Dataset items:
________________

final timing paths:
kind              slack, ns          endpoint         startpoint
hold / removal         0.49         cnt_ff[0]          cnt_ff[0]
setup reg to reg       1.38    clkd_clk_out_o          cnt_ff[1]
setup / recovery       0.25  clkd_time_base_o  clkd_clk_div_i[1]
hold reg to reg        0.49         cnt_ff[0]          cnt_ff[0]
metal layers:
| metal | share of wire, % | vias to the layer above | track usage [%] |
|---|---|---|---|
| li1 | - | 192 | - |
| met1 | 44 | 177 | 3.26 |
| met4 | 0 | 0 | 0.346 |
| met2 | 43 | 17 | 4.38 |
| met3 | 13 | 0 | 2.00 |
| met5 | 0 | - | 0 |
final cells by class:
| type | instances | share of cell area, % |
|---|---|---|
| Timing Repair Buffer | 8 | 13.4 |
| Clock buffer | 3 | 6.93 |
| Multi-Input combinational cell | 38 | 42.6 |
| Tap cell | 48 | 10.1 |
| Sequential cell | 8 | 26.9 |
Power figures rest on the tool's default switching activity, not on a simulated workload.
File: ./config.mk
export PLATFORM = sky130hd
export DESIGN_NAME = spi_ip_clk_div
export DESIGN_NICKNAME = spi_ip_clk_div
export VERILOG_FILES = /design/flow/design.v
export SDC_FILE = /design/flow/constraint.sdc
export NUM_CORES = 4
export LEC_CHECK = 1
export CORE_AREA = 10 10 70 70
export DIE_AREA = 0 0 80 80
File: ./constraint.sdc
current_design spi_ip_clk_div

set clk_period 3.5
set clk_io_pct 0.2

create_clock -name clk0 -period $clk_period [get_ports {clkd_clk_i}]

set non_clock_inputs [all_inputs -no_clocks]
set_input_delay [expr $clk_period * $clk_io_pct] -clock clk0 $non_clock_inputs
set_output_delay [expr $clk_period * $clk_io_pct] -clock clk0 [all_outputs]
File: ./design.v
module spi_ip_clk_div
#(
	parameter PARAM_MAX_DIV = 8  
)(
	output reg clkd_clk_out_o,                             
	output clkd_time_base_o,                               
	input clkd_enable_i,                                   
	input [clogb2(PARAM_MAX_DIV) - 1 : 0] clkd_clk_div_i,  
	input clkd_rst_n_i,                                    
	input clkd_clk_i                                       
);
function integer clogb2;
  input [31:0] value;
  reg div2;
  begin
 	  for (clogb2 = 0; value > 0; clogb2 = clogb2 + 1)
      value = value >> 1;
  end
endfunction
reg [PARAM_MAX_DIV - 1 : 0] cnt_ff;
wire [PARAM_MAX_DIV - 1 : 0] sub_clear_cnt;
wire [PARAM_MAX_DIV - 1 : 0] clk_div_dec;
wire clear_cnt;
generate
	genvar k;
	for(k = 0; k < PARAM_MAX_DIV; k = k + 1)
		begin
			if(k == 0)
				assign sub_clear_cnt[k] = 1'b1;
			else
				assign sub_clear_cnt[k] = ( cnt_ff == (2**k - 1) );
		end
endgenerate
assign clk_div_dec = {{PARAM_MAX_DIV - 1{1'b0}}, 1'b1} << clkd_clk_div_i;
assign clear_cnt = |(sub_clear_cnt & clk_div_dec);
always @(posedge clkd_clk_i)
	begin
		if(!clkd_rst_n_i)
			cnt_ff <= {PARAM_MAX_DIV{1'b0}};
		else
			begin
				if(!clkd_enable_i)
					cnt_ff <= {PARAM_MAX_DIV{1'b0}};
				else
					if(clear_cnt)
						cnt_ff <= {PARAM_MAX_DIV{1'b0}};
					else
						cnt_ff <= cnt_ff + 1'b1;
			end
	end
always @(posedge clkd_clk_i) 
	begin
		if(!clkd_rst_n_i)
			clkd_clk_out_o <= 1'b0;
		else
			if(!clkd_enable_i)
				clkd_clk_out_o <= 1'b0;
			else
				if(clear_cnt)
					clkd_clk_out_o <= ~clkd_clk_out_o;
	end
assign clkd_time_base_o = clear_cnt;
endmodule
File: ./run.sh
#!/bin/bash
# OpenROAD 26Q1-2900-gdf79404cd8, Yosys 0.63+post, stock flow scripts
make -C /OpenROAD-flow-scripts/flow DESIGN_CONFIG=/design/flow/config.mk WORK_HOME=/design/flow/orfs finish
==> summary.txt <==
Notes from the flow run.

Outcome:
- The run finished with clean final reports.

Placed design:
- The run gives the post-place instance area as around 670 µm².
- The run gives the weighted congestion at the end of routability-driven global placement as ~0.73.
- Detailed placement finished with a half-perimeter wire length of 849 µm.
- The run puts the placed instance count at 111.
- In this run the tool buffered the top-level ports with 8 buffer cells.

Power and ir drop:
- The run gives the total power density per cell area as approximately 290 mW/mm².
- Per the OpenROAD power report, leakage power amounts to about 0.00022 µW.
- The run puts the maximum VDD drop at 0.0921 mV.

Detailed routing:
- Detailed routing inserted a total of between 400 and 500 vias.
- The run puts the number of optimization iterations in the first detailed-route pass at 4.
- The run gives the vias per cell as around 3.8.
- The run puts the post-detailed-route wirelength per cell at slightly above 9 µm.
- The repair_antennas step left the layout with diodes totalling 0.
- The run gives the final routed wirelength across all metal layers as about 1100 µm.
- The run puts the number of DRC violations after detailed-routing iteration 0 at 29.
- The run puts the tally of nets with antenna violations remaining after routing at 0.
- In the routed design, unresolved DRC markers number 0.

Floorplan:
- The run puts the die width at ~80 µm.
- For reference, the placement row count at floorplan is 21.
- The die is around 80 µm tall.
- The run gives the chip area as 0.00640 mm².
- The run puts the effective utilization at floorplan at between 10% and 20%.
- In this run the count of I/O pins placed on the die edge is 9.
- The run gives the core area as 0.00342 mm².

Cells and area:
- Cells fill slightly above 20% of the core in the end.
- From synthesis to final layout, the design area changed by 29.2%.
- The run gives the count of non-filler cells in the finished layout as 115.
- After routing the design area is between 600 and 700 µm².
- The area taken by sequential standard cells is reported as 180 µm².
- The run gives the combinational gate area as around 340 µm².
- The filler cells instantiated in the layout total between 300 and 400.
- The post-route netlist has 14.5% of its cells at a drive strength greater than 1.

Global routing:
- The run gives the remaining global-route overflow as 0.
- Entering global routing, the biggest net connects 9 pins.
- The run gives the via count of the first global-routing pass as between 400 and 500.
- The first global-routing pass estimated around 1900 µm of wire.
- The run puts the number of antenna violations at the first check in global routing at 0.
- The run puts the total global-route track usage at 3.60%.

Logic synthesis:
- The most frequently used library cell after synthesis is nor2_1.
- The synth_stat.txt file lists the number of cells as 58.
- By area the synthesized netlist is led by dfxtp_1 34%, nor2_1 8.4%, xnor2_1 4.9%.
- After synthesis the cells add up to ~540 µm².
- The run puts the Yosys chip area at 536 µm².
- Dividing the synthesized area by the synthesized cell count gives 9.23 µm².
- The run puts the synthesized netlist cell count at 58.
- Yosys printed 5 warnings.
- The run puts the proportion of netlist area held by the largest area contributor at 33.6%.
- The run puts the share of synthesized registers carrying an async set or reset at 0%.
- The run gives the register bit total from synthesis as 9.
- By count the netlist is led by 12 x nor2_1, 9 x dfxtp_1, 4 x nand2_1, 4 x nand3_1.
- The run gives the distinct cell type count of the synthesized netlist as 26.
- The largest total area in the synthesized netlist belongs to dfxtp_1.
- Looking at the cell usage after synthesis, the top flip-flop cell is dfxtp_1.
- The run gives the portion of the post-synthesis area used by sequential elements as roughly 34%.
- In this run, synthesis inferred 0 flip-flops with an integrated enable.

STA:
- The run puts the transition at the pin with the smallest max-transition slack at between 300 and 400 ps.
- Endpoints with negative setup slack in the final report add up to 0.
- The run gives the tightest slew margin relative to the limit as 79.2%.
- The run puts the final count of pins violating max slew at 0.
- The run puts the portion of the clock cycle consumed by the worst path in the final layout at between 90% and 100%.
- The run gives the sum of negative setup slack as 0 ps.
- The run gives the final hold slack as around 470 ps.
- The final timing report lists clock skew as between 4 and 5 ps.
- The run gives the highest attainable clock frequency as between 0.3 and 0.4 GHz.
- Setup repair after global routing left no endpoint under its margin.
- The final timing report derives a shortest allowable period of around 3200 ps.
- Counting endpoints that fail hold in the final report gives 0.

Clock network:
- The tree is rooted in a clkbuf_4.
- The run puts the latest clock arrival within the worst-skew pair at 260 ps.
- For reference, the clock transition at the flip-flops on the worst setup and hold paths is 60 ps.
- The run puts the maximum root-to-sink buffer count at 2.
- The run puts the number of hold buffers added after CTS at 0.
- The run gives the CTS buffer count as 3.
- In this run the number of H-tree levels came out at 1.
- TritonCTS built the clock tree.
- The run puts the post-cts resize count at 0.
- The run gives the number of clock sinks as 9.
- The run gives the post-CTS setup buffer count as 0.

Critical path:
- The run puts the worst endpoint data arrival time at around 2500 ps.
- The critical path endpoint has a required time of 2800 ps.
- The run gives the type of element capturing the critical path as an output pin.
- In the setup report, the worst path falls into the class input port to output pin.
- The run gives the startpoint type of the worst setup path as an input port.
- The report shows a maximum critical-path fanout of 7.

Flow run:
- The run gives the max-capacitance violation count as 0.
- The run gives the total tool warning count as 26.

Hold path:
- The run gives the kind of path behind the tightest hold check as flip-flop to flip-flop.
per-layer routing:
metal	wire [µm]	GRT usage, %
met4	20	0.704
met2	466	5.22
met5	0	0
met3	77	2.16
met1	493	4.49
where the power goes:
| group | leakage, µW | internal, µW | total, µW | switching (µW) |
|---|---|---|---|---|
| clock network | 0.0000150 | 43.7 | 76.2 | 32.5 |
| logic | 0.000128 | 12.1 | 21.7 | 9.57 |
| registers | 0.0000728 | 104 | 105 | 1.44 |
| total | 0.000216 | 160 | 203 | 43.5 |
path summary, 6_finish.rpt:
check	to	start	cells past startpoint	slack [ps]
max reg2reg	clkd_clk_out_o$_SDFFE_PP0P_	cnt_ff[0]$_SDFF_PP0_	6	1860
min	cnt_ff[0]$_SDFF_PP0_	cnt_ff[0]$_SDFF_PP0_	1	470
min reg2reg	cnt_ff[0]$_SDFF_PP0_	cnt_ff[0]$_SDFF_PP0_	1	470
max	clkd_time_base_o	clkd_clk_div_i[0]	6	330
cells by family (layout without fill, tap and decap cells):
group / Yosys count / count (layout) / synth area share (%)
and+or+nand+nor: 32 / 32 / 37.4
AOI/OAI and AO/OA: 7 / 7 / 12.4
buffers and inverters: 2 / 13 / 2.10
DFF: 9 / 9 / 33.6
adders and majority gates: 2 / 2 / 4.67
xor gates and xnor gates: 6 / 6 / 9.81
cells in the final DEF (no fill, tap or decap), types with 2 or more instances in the layout:
cell type,Yosys,layout
nand3b_1,2,2
clkbuf_4,0,3
xnor2_1,3,3
dfxtp_1,9,9
a21oi_2,2,2
nand2_1,4,4
clkdlybuf4s50_1,0,8
xor2_1,3,3
nor2_1,12,12
nand3_1,4,4
ha_1,2,2
state kept, by name (all words and copies together), names as in the netlist:
name            count
clkd_clk_out_o      1
cnt_ff              8
area by class of cell:
| class | count | area share [%] |
|---|---|---|
| inverters | 1 | 0.542 |
| repair buffers | 8 | 11.6 |
| multi-input cells | 47 | 49.7 |
| flip-flops and latches | 9 | 26.0 |
| clock buffers | 4 | 3.80 |
| well taps | 46 | 8.32 |
through the flow:
stage	power (µW)	setup slack [ps]
3_3_place_gp	129	337
4_1_cts	207	321
6_report	203	331
5_1_grt	218	178
2_1_floorplan	117	1450
3_5_place_dp	129	338
worst max-delay path, cell delays in order:
cell,delay [ps]
clkdlybuf4s50_1,560
or3b_1,390
a21oi_2,160
o21ai_2,110
nand2_1,80
clkdlybuf4s50_1,470
No activity file was given, so power comes from the tool's default toggle rates.
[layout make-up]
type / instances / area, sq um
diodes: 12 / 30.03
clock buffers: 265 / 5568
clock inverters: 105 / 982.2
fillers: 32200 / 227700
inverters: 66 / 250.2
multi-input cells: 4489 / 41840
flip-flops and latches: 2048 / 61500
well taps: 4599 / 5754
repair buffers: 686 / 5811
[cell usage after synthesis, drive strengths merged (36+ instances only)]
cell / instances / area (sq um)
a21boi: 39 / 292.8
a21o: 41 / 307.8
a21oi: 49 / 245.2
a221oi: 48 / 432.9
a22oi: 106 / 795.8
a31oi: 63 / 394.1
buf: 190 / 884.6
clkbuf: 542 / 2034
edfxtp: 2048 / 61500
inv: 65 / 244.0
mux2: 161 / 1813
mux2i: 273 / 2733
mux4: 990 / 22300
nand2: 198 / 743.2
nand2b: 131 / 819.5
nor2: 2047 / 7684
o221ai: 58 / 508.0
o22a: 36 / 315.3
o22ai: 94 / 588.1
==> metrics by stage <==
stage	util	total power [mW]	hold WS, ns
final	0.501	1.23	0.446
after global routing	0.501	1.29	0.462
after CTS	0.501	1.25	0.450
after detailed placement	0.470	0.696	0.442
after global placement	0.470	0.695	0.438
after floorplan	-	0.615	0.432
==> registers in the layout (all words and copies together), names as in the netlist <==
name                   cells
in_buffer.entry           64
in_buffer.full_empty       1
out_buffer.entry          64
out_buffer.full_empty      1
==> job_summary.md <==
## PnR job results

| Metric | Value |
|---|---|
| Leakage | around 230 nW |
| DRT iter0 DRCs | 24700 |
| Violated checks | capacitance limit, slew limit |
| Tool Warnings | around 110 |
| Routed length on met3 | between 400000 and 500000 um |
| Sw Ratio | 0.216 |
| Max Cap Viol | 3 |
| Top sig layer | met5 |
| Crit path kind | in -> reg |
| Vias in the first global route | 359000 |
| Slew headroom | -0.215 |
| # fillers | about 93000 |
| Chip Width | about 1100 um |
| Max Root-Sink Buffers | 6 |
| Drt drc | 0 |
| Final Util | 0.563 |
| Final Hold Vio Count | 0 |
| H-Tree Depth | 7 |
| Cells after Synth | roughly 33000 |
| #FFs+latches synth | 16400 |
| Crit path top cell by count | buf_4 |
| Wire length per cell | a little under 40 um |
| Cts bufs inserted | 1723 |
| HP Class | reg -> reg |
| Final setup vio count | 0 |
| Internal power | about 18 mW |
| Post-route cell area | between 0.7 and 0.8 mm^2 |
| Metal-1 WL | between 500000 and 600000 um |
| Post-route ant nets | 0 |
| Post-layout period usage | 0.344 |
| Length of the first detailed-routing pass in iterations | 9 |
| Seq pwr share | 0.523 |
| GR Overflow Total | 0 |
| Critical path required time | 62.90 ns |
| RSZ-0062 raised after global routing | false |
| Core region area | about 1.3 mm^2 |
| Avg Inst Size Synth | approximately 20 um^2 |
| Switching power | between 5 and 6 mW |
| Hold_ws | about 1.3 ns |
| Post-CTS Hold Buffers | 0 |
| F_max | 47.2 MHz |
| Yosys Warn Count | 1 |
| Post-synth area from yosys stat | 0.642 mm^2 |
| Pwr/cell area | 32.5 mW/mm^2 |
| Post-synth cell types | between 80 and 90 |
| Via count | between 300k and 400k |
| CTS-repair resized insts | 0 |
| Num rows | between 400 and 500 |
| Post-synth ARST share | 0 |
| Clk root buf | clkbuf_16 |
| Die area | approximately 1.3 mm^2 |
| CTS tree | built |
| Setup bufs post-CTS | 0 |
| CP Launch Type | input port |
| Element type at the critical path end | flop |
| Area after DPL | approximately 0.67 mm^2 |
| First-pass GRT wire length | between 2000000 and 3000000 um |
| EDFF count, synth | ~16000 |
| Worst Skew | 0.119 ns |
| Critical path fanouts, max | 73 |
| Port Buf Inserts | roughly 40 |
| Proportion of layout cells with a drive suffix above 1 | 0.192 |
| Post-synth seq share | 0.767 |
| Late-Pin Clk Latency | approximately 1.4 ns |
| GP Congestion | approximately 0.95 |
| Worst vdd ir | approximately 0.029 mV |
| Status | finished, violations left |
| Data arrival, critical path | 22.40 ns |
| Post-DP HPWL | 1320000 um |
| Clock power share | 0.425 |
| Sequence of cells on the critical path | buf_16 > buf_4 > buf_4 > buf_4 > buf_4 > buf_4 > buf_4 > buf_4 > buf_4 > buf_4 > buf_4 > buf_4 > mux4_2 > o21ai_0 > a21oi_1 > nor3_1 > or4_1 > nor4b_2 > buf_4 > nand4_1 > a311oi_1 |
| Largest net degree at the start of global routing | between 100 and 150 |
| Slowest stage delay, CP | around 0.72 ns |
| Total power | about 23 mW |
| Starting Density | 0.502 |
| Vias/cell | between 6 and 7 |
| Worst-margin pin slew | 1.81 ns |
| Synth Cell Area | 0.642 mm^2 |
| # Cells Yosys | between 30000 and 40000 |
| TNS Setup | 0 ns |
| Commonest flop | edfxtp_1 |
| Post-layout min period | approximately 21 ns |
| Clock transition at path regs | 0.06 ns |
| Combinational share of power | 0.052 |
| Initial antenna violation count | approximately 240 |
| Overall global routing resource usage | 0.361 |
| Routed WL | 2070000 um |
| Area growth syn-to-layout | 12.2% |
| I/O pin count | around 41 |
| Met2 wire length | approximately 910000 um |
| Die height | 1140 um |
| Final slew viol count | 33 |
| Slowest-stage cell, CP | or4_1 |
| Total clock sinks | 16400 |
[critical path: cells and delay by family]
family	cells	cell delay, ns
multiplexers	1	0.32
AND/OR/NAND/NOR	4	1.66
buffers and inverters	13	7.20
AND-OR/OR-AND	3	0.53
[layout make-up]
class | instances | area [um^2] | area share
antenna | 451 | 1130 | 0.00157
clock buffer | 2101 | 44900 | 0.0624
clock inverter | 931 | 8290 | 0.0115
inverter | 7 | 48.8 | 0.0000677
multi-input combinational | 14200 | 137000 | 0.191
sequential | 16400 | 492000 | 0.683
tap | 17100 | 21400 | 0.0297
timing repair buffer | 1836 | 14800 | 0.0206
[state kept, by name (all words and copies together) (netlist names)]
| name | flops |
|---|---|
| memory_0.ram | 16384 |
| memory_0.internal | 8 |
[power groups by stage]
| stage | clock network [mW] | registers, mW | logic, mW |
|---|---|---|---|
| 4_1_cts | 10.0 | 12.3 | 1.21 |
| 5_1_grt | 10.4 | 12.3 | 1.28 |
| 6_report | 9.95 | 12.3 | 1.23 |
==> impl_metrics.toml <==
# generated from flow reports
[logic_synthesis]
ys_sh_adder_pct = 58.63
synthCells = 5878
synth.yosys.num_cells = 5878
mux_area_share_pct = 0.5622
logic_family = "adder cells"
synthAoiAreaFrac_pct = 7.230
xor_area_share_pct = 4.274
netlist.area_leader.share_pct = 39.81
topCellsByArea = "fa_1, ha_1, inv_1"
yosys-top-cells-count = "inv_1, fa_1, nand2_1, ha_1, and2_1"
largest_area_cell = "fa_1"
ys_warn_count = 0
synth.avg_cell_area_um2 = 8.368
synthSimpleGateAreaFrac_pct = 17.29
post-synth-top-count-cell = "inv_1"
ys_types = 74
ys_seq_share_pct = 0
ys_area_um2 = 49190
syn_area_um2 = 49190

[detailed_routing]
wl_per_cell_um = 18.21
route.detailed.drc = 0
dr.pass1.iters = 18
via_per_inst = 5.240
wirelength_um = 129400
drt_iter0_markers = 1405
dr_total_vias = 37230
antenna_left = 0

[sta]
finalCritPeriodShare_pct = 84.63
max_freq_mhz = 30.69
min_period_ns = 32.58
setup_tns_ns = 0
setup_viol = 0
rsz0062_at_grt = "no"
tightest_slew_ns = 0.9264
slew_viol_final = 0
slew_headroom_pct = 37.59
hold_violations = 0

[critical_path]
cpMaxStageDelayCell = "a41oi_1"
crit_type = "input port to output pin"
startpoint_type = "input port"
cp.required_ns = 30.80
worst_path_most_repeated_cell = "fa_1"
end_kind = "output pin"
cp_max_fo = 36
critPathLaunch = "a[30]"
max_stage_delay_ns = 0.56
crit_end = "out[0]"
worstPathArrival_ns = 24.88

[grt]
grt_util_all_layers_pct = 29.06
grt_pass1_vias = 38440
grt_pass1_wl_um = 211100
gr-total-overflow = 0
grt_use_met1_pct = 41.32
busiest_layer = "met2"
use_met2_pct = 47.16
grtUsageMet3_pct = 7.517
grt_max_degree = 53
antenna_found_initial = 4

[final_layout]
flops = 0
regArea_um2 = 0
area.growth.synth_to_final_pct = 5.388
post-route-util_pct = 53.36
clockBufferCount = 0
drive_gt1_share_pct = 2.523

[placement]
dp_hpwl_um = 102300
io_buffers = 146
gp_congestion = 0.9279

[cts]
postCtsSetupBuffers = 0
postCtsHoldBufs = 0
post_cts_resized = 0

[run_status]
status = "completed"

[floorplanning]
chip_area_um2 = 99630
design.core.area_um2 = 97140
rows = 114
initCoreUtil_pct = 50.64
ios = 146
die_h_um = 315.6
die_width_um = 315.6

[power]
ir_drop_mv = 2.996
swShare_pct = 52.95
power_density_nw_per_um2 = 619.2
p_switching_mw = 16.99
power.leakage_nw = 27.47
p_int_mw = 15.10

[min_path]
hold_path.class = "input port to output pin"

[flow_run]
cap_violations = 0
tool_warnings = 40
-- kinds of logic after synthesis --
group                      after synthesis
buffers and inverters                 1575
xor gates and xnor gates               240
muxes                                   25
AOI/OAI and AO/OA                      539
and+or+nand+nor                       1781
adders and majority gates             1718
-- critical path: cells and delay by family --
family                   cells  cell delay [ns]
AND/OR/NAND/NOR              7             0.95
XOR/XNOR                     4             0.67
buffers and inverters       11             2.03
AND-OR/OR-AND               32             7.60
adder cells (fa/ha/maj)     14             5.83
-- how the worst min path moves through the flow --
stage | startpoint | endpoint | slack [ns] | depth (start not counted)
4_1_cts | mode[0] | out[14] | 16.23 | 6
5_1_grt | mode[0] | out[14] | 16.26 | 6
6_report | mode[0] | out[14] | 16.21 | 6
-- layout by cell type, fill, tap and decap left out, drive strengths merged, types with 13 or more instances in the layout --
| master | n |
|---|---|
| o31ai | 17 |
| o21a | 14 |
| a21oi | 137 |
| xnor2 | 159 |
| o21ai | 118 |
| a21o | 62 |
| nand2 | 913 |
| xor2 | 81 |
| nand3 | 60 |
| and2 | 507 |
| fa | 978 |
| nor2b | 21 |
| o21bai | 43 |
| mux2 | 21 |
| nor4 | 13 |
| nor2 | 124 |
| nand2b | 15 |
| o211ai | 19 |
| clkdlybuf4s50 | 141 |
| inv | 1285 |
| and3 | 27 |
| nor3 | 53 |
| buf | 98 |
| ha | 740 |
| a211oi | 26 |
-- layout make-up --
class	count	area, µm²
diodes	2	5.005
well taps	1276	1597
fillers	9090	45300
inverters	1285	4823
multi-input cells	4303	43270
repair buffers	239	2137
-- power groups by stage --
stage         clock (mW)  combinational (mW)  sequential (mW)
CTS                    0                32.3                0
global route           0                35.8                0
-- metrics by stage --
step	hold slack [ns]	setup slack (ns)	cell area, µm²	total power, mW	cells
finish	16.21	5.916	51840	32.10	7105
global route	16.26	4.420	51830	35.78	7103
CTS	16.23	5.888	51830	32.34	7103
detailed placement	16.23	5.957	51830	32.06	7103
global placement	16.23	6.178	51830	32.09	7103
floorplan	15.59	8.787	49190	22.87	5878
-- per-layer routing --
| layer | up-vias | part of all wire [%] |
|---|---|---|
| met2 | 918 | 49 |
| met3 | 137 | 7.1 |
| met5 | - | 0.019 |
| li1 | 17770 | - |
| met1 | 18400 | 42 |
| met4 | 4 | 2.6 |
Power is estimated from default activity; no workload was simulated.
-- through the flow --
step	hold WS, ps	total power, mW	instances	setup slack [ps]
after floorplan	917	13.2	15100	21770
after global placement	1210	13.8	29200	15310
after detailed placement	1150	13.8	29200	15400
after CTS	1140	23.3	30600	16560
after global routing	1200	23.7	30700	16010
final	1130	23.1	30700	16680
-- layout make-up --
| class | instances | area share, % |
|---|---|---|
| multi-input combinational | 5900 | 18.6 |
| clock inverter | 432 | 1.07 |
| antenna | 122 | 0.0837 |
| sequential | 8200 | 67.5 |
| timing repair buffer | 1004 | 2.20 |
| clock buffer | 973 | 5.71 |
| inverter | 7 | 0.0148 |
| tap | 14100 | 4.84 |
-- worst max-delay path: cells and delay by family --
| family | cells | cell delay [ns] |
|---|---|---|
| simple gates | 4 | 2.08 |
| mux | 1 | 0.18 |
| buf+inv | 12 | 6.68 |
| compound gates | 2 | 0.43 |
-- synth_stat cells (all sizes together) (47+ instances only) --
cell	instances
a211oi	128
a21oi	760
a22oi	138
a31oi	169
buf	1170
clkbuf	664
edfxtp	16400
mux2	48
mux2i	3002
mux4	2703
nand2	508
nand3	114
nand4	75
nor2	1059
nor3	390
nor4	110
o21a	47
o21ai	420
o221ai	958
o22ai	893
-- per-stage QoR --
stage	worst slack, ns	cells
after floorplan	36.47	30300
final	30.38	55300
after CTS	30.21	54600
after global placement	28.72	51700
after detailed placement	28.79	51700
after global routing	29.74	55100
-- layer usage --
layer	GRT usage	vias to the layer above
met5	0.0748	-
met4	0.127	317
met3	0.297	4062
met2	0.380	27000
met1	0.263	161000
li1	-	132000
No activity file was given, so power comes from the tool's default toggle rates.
===== flow/run.sh =====
#!/bin/bash
# OpenROAD 26Q1-2900-gdf79404cd8, Yosys 0.63+post, stock flow scripts
make -C /OpenROAD-flow-scripts/flow DESIGN_CONFIG=/design/flow/config.mk WORK_HOME=/design/flow/orfs finish

===== flow/config.mk =====
export PLATFORM = sky130hd
export DESIGN_NAME = Instruction_Memory
export DESIGN_NICKNAME = Instruction_Memory
export VERILOG_FILES = /design/flow/design.v
export SDC_FILE = /design/flow/constraint.sdc
export NUM_CORES = 4
export LEC_CHECK = 1
export CORE_AREA = 10 10 104 104
export DIE_AREA = 0 0 114 114
export SYNTH_MEMORY_MAX_BITS = 65536

===== flow/constraint.sdc =====
current_design Instruction_Memory

set clk_period 3.4
set clk_io_pct 0.2

create_clock -name clk0 -period $clk_period

set non_clock_inputs [all_inputs -no_clocks]
set_input_delay [expr $clk_period * $clk_io_pct] -clock clk0 $non_clock_inputs
set_output_delay [expr $clk_period * $clk_io_pct] -clock clk0 [all_outputs]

________________

- [WHAT YOU HAVE TO DO]:
Gather all lines from the records above in which "strengths" appears.

- [PROBLEM SOLUTION]:
[cell usage after synthesis, drive strengths merged (36+ instances only)]
-- layout by cell type, fill, tap and decap left out, drive strengths merged, types with 13 or more instances in the layout --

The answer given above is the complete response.